How to delete a Tensor in GPU to free up memory

Is there any solution for this ? We work on a shared server, and sometimes I need to free gpu memory for other users without killing the whole kernel. Your code indeed frees the reserved memory (torch.cuda.memory_reserved() returns 0), but nvidia-smi still shows that my kernel is occupying the memory.

PS : I use jupyter-lab, that’s why sometimes I still need the kernel after that my model has finished training.

1 Like

nvidia-smi will show the allocated memory by all processes. If you are only running PyTorch then the CUDA context would still use device memory (~1GB depending on the GPU etc.) and cannot be released without stopping the Python kernel.

Thank you for your reply.
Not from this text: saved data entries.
==> src/rtl/fp_to_int_if.sv <==
// fp_to_int_if: handshake and data bundle for the float-to-integer converter.
//   in_valid/in_ready  operand handshake
//   in_sign/in_exp/in_frac  operand fields (sign, biased exponent, fraction)
//   out_valid/out_ready  result handshake
//   out_int/out_inexact  signed truncated result and lost-bits flag
// modport master: producer of operands and consumer of results (e.g. a bench)
// modport slave:  the converter itself
interface fp_to_int_if #(
    parameter int EXP_W  = 4,
    parameter int FRAC_W = 8,
    parameter int INT_W  = 16
);
    logic              in_valid;
    logic              in_ready;
    logic              in_sign;
    logic [EXP_W-1:0]  in_exp;
    logic [FRAC_W-1:0] in_frac;
    logic              out_valid;
    logic              out_ready;
    logic [INT_W-1:0]  out_int;
    logic              out_inexact;

    modport master (
        output in_valid, in_sign, in_exp, in_frac, out_ready,
        input  in_ready, out_valid, out_int, out_inexact
    );

    modport slave (
        input  in_valid, in_sign, in_exp, in_frac, out_ready,
        output in_ready, out_valid, out_int, out_inexact
    );
endinterface

==> src/rtl/fp_to_int.sv <==
// fp_to_int: sequential converter from the small float format
// (sign, EXP_W-bit biased exponent, FRAC_W-bit fraction) to a signed
// INT_W-bit two's-complement integer, truncated toward zero.
// The magnitude is shifted one bit per clock, so latency is
// |exp - BIAS| + 1 cycles from accept to out_valid.
// Ports:
//   clk      rising-edge clock
//   reset_n  asynchronous active-low reset
//   bus      fp_to_int_if.slave: operand handshake in, result handshake out
module fp_to_int #(
    parameter int EXP_W  = 4,
    parameter int FRAC_W = 8,
    parameter int BIAS   = 8,
    parameter int INT_W  = 16
) (
    input  logic        clk,
    input  logic        reset_n,
    fp_to_int_if.slave  bus
);
    typedef enum logic [1:0] {IDLE, SHIFT, DONE} state_t;

    localparam logic [EXP_W:0] BIAS_EXT = (EXP_W+1)'(BIAS);
    localparam logic [EXP_W:0] CNT_ONE  = (EXP_W+1)'(1);

    state_t             state_reg;
    logic [INT_W-1:0]   mag_reg;
    logic               sign_reg;
    logic               left_reg;
    logic [EXP_W:0]     cnt_reg;
    logic               sticky_reg;
    logic [INT_W-1:0]   out_int_reg;
    logic               out_inexact_reg;
    logic               out_valid_reg;

    // Shift distance and direction of the incoming operand, one bit wider
    // than the exponent so the subtraction cannot wrap.
    logic [EXP_W:0]     exp_ext;
    logic               exp_ge_bias;
    logic [EXP_W:0]     cnt_in;

    assign exp_ext     = {1'b0, bus.in_exp};
    assign exp_ge_bias = (exp_ext >= BIAS_EXT);
    assign cnt_in      = exp_ge_bias ? (exp_ext - BIAS_EXT) : (BIAS_EXT - exp_ext);

    always_ff @(posedge clk or negedge reset_n) begin
        if (!reset_n) begin
            state_reg       <= IDLE;
            mag_reg         <= '0;
            sign_reg        <= 1'b0;
            left_reg        <= 1'b0;
            cnt_reg         <= '0;
            sticky_reg      <= 1'b0;
            out_int_reg     <= '0;
            out_inexact_reg <= 1'b0;
            out_valid_reg   <= 1'b0;
        end else begin
            case (state_reg)
                IDLE: begin
                    if (bus.in_valid) begin
                        mag_reg    <= INT_W'(bus.in_frac);
                        sign_reg   <= bus.in_sign;
                        sticky_reg <= 1'b0;
                        left_reg   <= exp_ge_bias;
                        cnt_reg    <= cnt_in;
                        state_reg  <= SHIFT;
                    end
                end
                SHIFT: begin
                    if (cnt_reg != '0) begin
                        if (left_reg) begin
                            mag_reg <= mag_reg << 1;
                        end else begin
                            mag_reg    <= mag_reg >> 1;
                            // Any 1 falling off the bottom makes the result inexact.
                            sticky_reg <= sticky_reg | mag_reg[0];
                        end
                        cnt_reg <= cnt_reg - CNT_ONE;
                    end else begin
                        // Negating a zero magnitude yields zero, so no negative zero.
                        out_int_reg     <= sign_reg ? (~mag_reg + INT_W'(1)) : mag_reg;
                        out_inexact_reg <= sticky_reg;
                        out_valid_reg   <= 1'b1;
                        state_reg       <= DONE;
                    end
                end
                DONE: begin
                    // Result held until taken; out_int keeps its value afterwards.
                    if (bus.out_ready) begin
                        out_valid_reg <= 1'b0;
                        state_reg     <= IDLE;
                    end
                end
                default: begin
                    state_reg <= IDLE;
                end
            endcase
        end
    end

    assign bus.in_ready    = (state_reg == IDLE);
    assign bus.out_valid   = out_valid_reg;
    assign bus.out_int     = out_int_reg;
    assign bus.out_inexact = out_inexact_reg;
endmodule

==> src/flat_wrapper.sv <==
// flat-port wrapper written by rule: the top's interface ports become plain ports
module fp_to_int_flat 
#(
    parameter int EXP_W  = 4,
    parameter int FRAC_W = 8,
    parameter int BIAS   = 8,
    parameter int INT_W  = 16
)
  (clk, reset_n, bus_in_valid, bus_in_sign, bus_in_exp, bus_in_frac, bus_out_ready, bus_in_ready, bus_out_valid, bus_out_int, bus_out_inexact);
  fp_to_int_if #(.EXP_W(EXP_W), .FRAC_W(FRAC_W), .INT_W(INT_W)) bus_i ();
  input  logic clk;
  input  logic reset_n;
  input wire logic [$bits(bus_i.in_valid)-1:0] bus_in_valid;
  input wire logic [$bits(bus_i.in_sign)-1:0] bus_in_sign;
  input wire logic [$bits(bus_i.in_exp)-1:0] bus_in_exp;
  input wire logic [$bits(bus_i.in_frac)-1:0] bus_in_frac;
  input wire logic [$bits(bus_i.out_ready)-1:0] bus_out_ready;
  output wire logic [$bits(bus_i.in_ready)-1:0] bus_in_ready;
  output wire logic [$bits(bus_i.out_valid)-1:0] bus_out_valid;
  output wire logic [$bits(bus_i.out_int)-1:0] bus_out_int;
  output wire logic [$bits(bus_i.out_inexact)-1:0] bus_out_inexact;
  assign bus_i.in_valid = bus_in_valid;
  assign bus_i.in_sign = bus_in_sign;
  assign bus_i.in_exp = bus_in_exp;
  assign bus_i.in_frac = bus_in_frac;
  assign bus_i.out_ready = bus_out_ready;
  assign bus_in_ready = bus_i.in_ready;
  assign bus_out_valid = bus_i.out_valid;
  assign bus_out_int = bus_i.out_int;
  assign bus_out_inexact = bus_i.out_inexact;
  fp_to_int #(.EXP_W(EXP_W), .FRAC_W(FRAC_W), .BIAS(BIAS), .INT_W(INT_W)) u_core (.clk(clk), .reset_n(reset_n), .bus(bus_i));
endmodule
==> config.mk <==
export PLATFORM = sky130hd
export DESIGN_NAME = fp_to_int_flat
export DESIGN_NICKNAME = d
export VERILOG_FILES = /design/src/rtl/fp_to_int_if.sv /design/src/rtl/fp_to_int.sv /design/src/flat_wrapper.sv
export SDC_FILE = /design/constraint.sdc
export NUM_CORES = 1
export LEC_CHECK = 0
export CAP_MARGIN = 25
export CORE_MARGIN = 2
export CORE_UTILIZATION = 30
export CTS_CLUSTER_DIAMETER = 30
export CTS_CLUSTER_SIZE = 28
export DETAILED_ROUTE_END_ITERATION = 6
export HOLD_SLACK_MARGIN = 0.05
export SLEW_MARGIN = 20
export SYNTH_ARGS = -nofsm -noshare
export SYNTH_HDL_FRONTEND = slang
export SYNTH_SLANG_ARGS = --single-unit
==> constraint.sdc <==
create_clock -name clk -period 5 [get_ports clk]
set_clock_uncertainty 0.05 [all_clocks]
set_input_delay 1 -clock clk [delete_from_list [all_inputs] [get_ports clk]]
set_output_delay 1 -clock clk [all_outputs]
set_load 0.02 [all_outputs]
==> out/metrics.yaml, run 1 <==
timing:
  setup_viol: 0
  finalSetupTns_ps: 0
  max_slew_margin_pct: 42.8
  max_freq_mhz: 387
  min_period_ps: 2580
  hold_viol: 0
  fin_crit_sh_pct: 51.6
  rsz0062_at_grt: "no"
  drv_slew: 0
  max_slew.worst_pin.slew_ps: 858
cts:
  insertion_delay_ps: 300
  h-tree-depth: 2
  cts_buffers: 5
  clkTransAtPathRegs_ps: 90
  cts_hold_buf: 0
  cts_setup_buffers: 0
  cts_tree: "done"
  cts.sinks: 44
  postCtsResizedCells: 0
  root_buffer: "clkbuf_8"
  cts.path.max_buffers: 2
job:
  max_cap_violations: 0
critical_path:
  cp_data_required_time_ps: 3950
  critPathKind: "flop to output port"
  worst_ep_arrival_time_ps: 1530
  crit_path_start_kind: "flop"
  critPathCaptureType: "output port"
  path_max_fanout: 7
placed_design:
  portBuffers: 35
  dp_hpwl_mm: 3.34
  globalplace.congestion: 0.769
die:
  die_h_um: 91.4
  rows: 31
  die-width_um: 91.4
  initial_core_util_pct: 31.3
  die_area_sq_mm: 0.00836
  coreArea_sq_mm: 0.00733
  ios: 36
pwr:
  p_leak_nw: 1.23
  ir_drop_mv: 0.298
  power_density_mw_per_mm2: 654
synthesis:
  syn_area_sq_mm: 0.00229
  synthTopCellsByArea: "dfrtp_1 48%, nand2_1 8.0%, o21ai_0 7.9%, mux2i_1 7.0%, xor2_1 5.3%"
  ys_warn_count: 0
  synth.most_common_cell: "nand2_1"
  synth_edf_count: 0
  synth_top_area_share_pct: 48.0
  ys_ff_latch: 44
  avgSynthCellArea_sq_um: 9.28
  synth_area_leader_cell: "dfrtp_1"
  synth_cell_types: 32
  synth_flop_cell: "dfrtp_1"
  async_flop_share_pct: 100
  syn_nets: 267
  syn_inst: 247
  ys_top_cells_by_count: "49 x nand2_1, 44 x dfrtp_1, 36 x o21ai_0, 16 x mux2i_1, 14 x xor2_1"
  ys_seq_area_share_pct: 48.0
grt:
  grt_pass1_wl_mm: 8.29
  overflow: 0
  grt_pass1_vias: 1723
  grt_max_degree: 45
  gr-usage-all-layers_pct: 12.3
  grt_antenna_before_repair: 0
layout:
  postLayoutCoreUtil_pct: 38.6
  drive_above_1_share_pct: 6.47
  antenna_cells: 0
  nNetsFinal: 297
  area_growth_syn_to_layout_pct: 23.5
worst_hold_path:
  min_path_type: "flop to flop"
drt:
  ant_nets: 0
  vias: 1783
  drt_iter0_drc: 105
  routed_wl_mm: 4.77
  drtPass1Iterations: 4
  wl_per_cell_um: 12.7
  post-route-drc-count: 0
  vias_per_cell: 4.73
run_status:
  outcome: "complete, no violations"
## placed cells by master (no fill, tap or decap), types with 5 or more instances in the layout
cell type / netlist / layout
o31ai_1: 12 / 12
nand2_1: 49 / 49
xor2_1: 14 / 14
nor2_1: 13 / 13
mux2i_1: 16 / 16
clkbuf_8: 0 / 5
dfrtp_1: 44 / 44
clkdlybuf4s50_1: 0 / 34
inv_1: 9 / 9
o21ai_0: 36 / 36
## path summary, 6_finish.rpt
check / from / end / slack [ps] / cells after the start
max reg2reg: u_core.cnt_reg[0] / u_core.cnt_reg[1] / 2690 / 7
min in group asynchronous: reset_n / u_core.state_reg[1] / 630 / 1
min: u_core.bus.out_int[9] / u_core.bus.out_int[9] / 430 / 2
min reg2reg: u_core.bus.out_int[9] / u_core.bus.out_int[9] / 430 / 2
max: u_core.state_reg[0] / bus_in_ready / 2420 / 2
max in group asynchronous: reset_n / u_core.mag_reg[10] / 3880 / 1
## critical path, cell delays in order, from the launching register on
cell and delay, ps:
dfrtp_1 450, nor2_1 160, clkdlybuf4s50_1 620
## kinds of logic after synthesis
group / count (synthesis) / synth area share, %
simple gates: 80 / 15.2
compound gates: 62 / 16.7
flops: 44 / 48.0
buf+inv: 24 / 4.20
mux: 19 / 8.46
xor+xnor: 15 / 5.73
fa+ha+maj: 3 / 1.64
## per-layer routing
layer	vias to the layer above	global-route usage [%]	wire length, um
li1	914	-	-
met2	42	19.0	2230
met1	825	16.8	2270
met3	2	3.07	247
met5	-	0	0
met4	0	4.17	23
## final cells by class
cell class,instances,area [sq um]
fillers,757,4500
repair buffers,38,385
multi-input cells,179,1090
well taps,99,124
clock inverters,3,23.8
flip-flops and latches,44,1100
inverters,9,33.8
clock buffers,5,68.8
## through the flow
step                      instance area (sq um)  worst slack, ps  hold WS [ps]  power [mW]  cells
after detailed placement                   2710             2040           420        1.62    367
after CTS                                  2800             2150           442        1.86    375
after floorplan                            2290             3000           412        1.34    247
after global placement                     2710             2130           412        1.60    367
after global routing                       2830             2340           457        2.02    377
final                                      2830             2420           432        1.85    377
## report_power, final
group / switching (mW) / leakage [nW] / internal (mW)
clock network: 0.130 / 0.0404 / 0.0990
logic: 0.492 / 0.632 / 0.437
registers: 0.193 / 0.555 / 0.503
total: 0.814 / 1.23 / 1.04
No activity file was read; power rests on OpenSTA's default activity.
==> run 2: changes to the inputs <==
Clock period 5 ns to 2.4 ns, I/O delays scaled along.
==> run 2 against run 1 <==
Worst hold slack worse by 250 ps. Count of clock-buffer cells in the layout is 1 higher. Sequential power increased by 110%. Sequential cell count is the same.
==> out/metrics.yaml, run 2 (same netlist as run 1, synthesis figures left out) <==
run_status:
  outcome: "complete, no violations"  # unchanged
timing:
  finalSetupTns_ps: 0  # unchanged
  timing.hold.ws_ps: 181  # was 432 ps
  setup_viol: 0  # unchanged
  drv_slew: 0  # unchanged
  max_freq_mhz: 478
  hold_viol: 0  # unchanged
  max_slew.worst_pin.slew_ps: 889  # was 858 ps
  finalWorstSetupSlack_ps: 306  # was 2420 ps
  fin_crit_sh_pct: 87.2
  max_slew_margin_pct: 40.7  # was 42.8%
  min_period_ps: 2090
  rsz0062_at_grt: "no"  # unchanged
drt:
  drt_iter0_drc: 76  # was 105
  drtPass1Iterations: 4  # unchanged
  routed_wl_mm: 4.91  # was 4.77 mm
  ant_nets: 0  # unchanged
  vias_per_cell: 4.66  # was 4.73
  vias: 1772  # was 1783
  wl_per_cell_um: 12.9  # was 12.7 um
  post-route-drc-count: 0  # unchanged
cts:
  cts.sinks: 44  # unchanged
  h-tree-depth: 2  # unchanged
  cts_buffers: 5  # unchanged
  insertion_delay_ps: 310  # was 300 ps
  root_buffer: "clkbuf_8"  # unchanged
  cts_setup_buffers: 0  # unchanged
  clkTransAtPathRegs_ps: 90  # about the same
  cts_tree: "done"  # unchanged
  postCtsResizedCells: 0  # unchanged
  cts.path.max_buffers: 2  # unchanged
  cts_hold_buf: 0  # unchanged
grt:
  grt_pass1_vias: 1784  # was 1723
  overflow: 0  # unchanged
  grt_pass1_wl_mm: 8.60  # was 8.29 mm
  grt_antenna_before_repair: 0  # unchanged
  gr-usage-all-layers_pct: 12.9  # was 12.3%
  grt_max_degree: 45  # unchanged
layout:
  drive_above_1_share_pct: 7.47  # was 6.47%
  final_cell_mix: "49 x nand2_1, 44 x dfrtp_1, 36 x o21ai_0"  # unchanged
  antenna_cells: 0  # unchanged
  area_growth_syn_to_layout_pct: 24.0  # was 23.5%
  nNetsFinal: 300  # was 297
  final_common_cell: "nand2_1"  # unchanged
  fin_area_sq_mm: 0.00284  # was 0.00283 sq mm
  nFillCells: 735  # was 757
placed_design:
  dpl_worst_slack_ps: 324  # was 2040 ps
  portBuffers: 35  # unchanged
  globalplace.congestion: 0.784  # was 0.769
  dp_hpwl_mm: 3.49  # was 3.34 mm
  placed_area_sq_mm: 0.00274  # was 0.00271 sq mm
critical_path:
  cpLargestDelayFamily: "simple AND/OR/NAND/NOR gates"  # was buffers and inverters
  crit_path_start_kind: "flop"  # unchanged
  reg2reg_from: "u_core.mag_reg[10]"  # was u_core.cnt_reg[0]
  critPathCaptureType: "flop"  # was output port
  critical-path-max-stage-delay_ps: 570  # was 620 ps
  path_cells: "or4_4, or4_4, o31ai_4, xor2_1, o21ai_1"  # was nor2_1, clkdlybuf4s50_1
  cp_num_cells: 5  # was 2
  reg2reg_depth: 5  # was 7
  r2r_slack_ps: 310  # was 2690 ps
  critPathBufInv: 0  # was 1
  cp_data_required_time_ps: 2550  # was 3950 ps
  crit_start: "u_core.mag_reg[10]"  # was u_core.state_reg[0]
  path_max_fanout: 5  # was 7
  slowest_stage: "or4_4"  # was clkdlybuf4s50_1
  crit_top_cell: "or4_4"
  reg2reg_to: "u_core.bus.out_int[15]"  # was u_core.cnt_reg[1]
  critPathKind: "flop to flop"  # was flop to output port
  worst_ep_arrival_time_ps: 2240  # was 1530 ps
pwr:
  p_sw_share_pct: 43.6  # was 43.9%
  sequentialPowerShare_pct: 37.2  # was 37.5%
  power_density_mw_per_mm2: 1370  # was 654 mW/mm^2
  p_sw_mw: 1.69  # was 0.814 mW
  total_power_mw: 3.88  # was 1.85 mW
  comb_power_share_pct: 49.8  # was 50.1%
  ir_drop_mv: 0.754  # was 0.298 mV
  intPower_mw: 2.19  # was 1.04 mW
  p_leak_nw: 1.24  # was 1.23 nW
  power.share.clock_pct: 13.0  # was 12.3%
die:
  ios: 36  # unchanged
  initial_core_util_pct: 31.3  # unchanged
  coreArea_sq_mm: 0.00733  # unchanged
  rows: 31  # unchanged
  die-width_um: 91.4  # unchanged
  die_area_sq_mm: 0.00836  # unchanged
  die_h_um: 91.4  # unchanged
job:
  max_cap_violations: 0  # unchanged
worst_hold_path:
  min_path_type: "input pin to async pin"  # was flop to flop
-- run 2: changes by cell type in the layout (fill, tap and decap cells not counted), sizes merged --
| cell | change |
|---|---|
| buf | +3 |
| clkinv | -1 |
| clkbuf | +1 |
-- run 2: worst max path at each step --
stage / end
2_1_floorplan: u_core.bus.out_int[15]
3_5_place_dp: u_core.bus.out_int[15]
3_3_place_gp: u_core.bus.out_int[15]
6_report: u_core.bus.out_int[15]
4_1_cts: bus_in_ready
5_1_grt: u_core.bus.out_int[13]
-- run 2: final cells by class --
class | count | area [sq um] | area share [%]
inverter | 9 | 33.8 | 1.19
tap | 99 | 124 | 4.36
clock buffer | 6 | 82.6 | 2.91
multi-input combinational | 179 | 1090 | 38.5
sequential | 44 | 1100 | 38.7
clock inverter | 2 | 15.0 | 0.528
timing repair buffer | 41 | 390 | 13.7
-- run 2: stage by stage --
step	cells	util [%]
2_1_floorplan	247	-
3_3_place_gp	372	37.4
3_5_place_dp	372	37.4
4_1_cts	380	38.8
5_1_grt	380	38.8
6_report	380	38.8
-- run 2: routing by layer --
| metal | track usage (%) | vias to the layer above | part of all wire, % | wire, um |
|---|---|---|---|---|
| li1 | - | 919 | - | - |
| met1 | 18.1 | 810 | 52 | 2560 |
| met2 | 19.1 | 35 | 42 | 2080 |
| met5 | 0 | - | 0 | 0 |
| met3 | 2.74 | 8 | 3.8 | 189 |
| met4 | 5.30 | 0 | 1.7 | 85 |
-- run 2: power groups by stage --
| stage | combinational [mW] | clock, mW | sequential, mW |
|---|---|---|---|
| floorplan | 1.36 | 0 | 1.43 |
| global placement | 1.92 | 0 | 1.45 |
| detailed placement | 1.95 | 0 | 1.46 |
| CTS | 1.95 | 0.530 | 1.44 |
| global route | 2.19 | 0.556 | 1.50 |
| finish | 1.93 | 0.506 | 1.44 |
I am afraid that nvidia-smi shows all the GPU memory that is occupied by my notebook. For instance, if I train a model that needs 15 GB of GPU memory, and that I free the space using torch (by following the procedure in your code) , the torch.cuda.memory_reserved() will return 0, but nvidia-smi would still show 15GB.

nvidia-smi indeed shows all allocated memory, so if it’s still showing 15GB then some applications are still using it. If you are not seeing any memory usage (either allocated or in the cache) via torch.cuda.memory_summary(), another application (or python kernel) would use the device memory.

tensor = torch.ones((1,3,512,512))
print(torch.cuda.memory_allocated())
print(torch.cuda.memory_reserved())

tensor_cu = tensor.cuda()
print(torch.cuda.memory_allocated())
print(torch.cuda.memory_reserved())

another_tensor_cu = torch.ones((1,3,512,512)).cuda()
print(torch.cuda.memory_allocated())
print(torch.cuda.memory_reserved())

del tensor_cu
print(torch.cuda.memory_allocated())
print(torch.cuda.memory_reserved())

torch.cuda.empty_cache()
print(torch.cuda.memory_allocated())
print(torch.cuda.memory_reserved())

del another_tensor_cu
torch.cuda.empty_cache()
print(torch.cuda.memory_allocated())
print(torch.cuda.memory_reserved())

result:
0
0
3145728
20971520
6291456
20971520
3145728
20971520
3145728
20971520
0
0

conclusion:
you are corrent, and i want to supplement that deleting a single tensor from GPU does not affect other tensors.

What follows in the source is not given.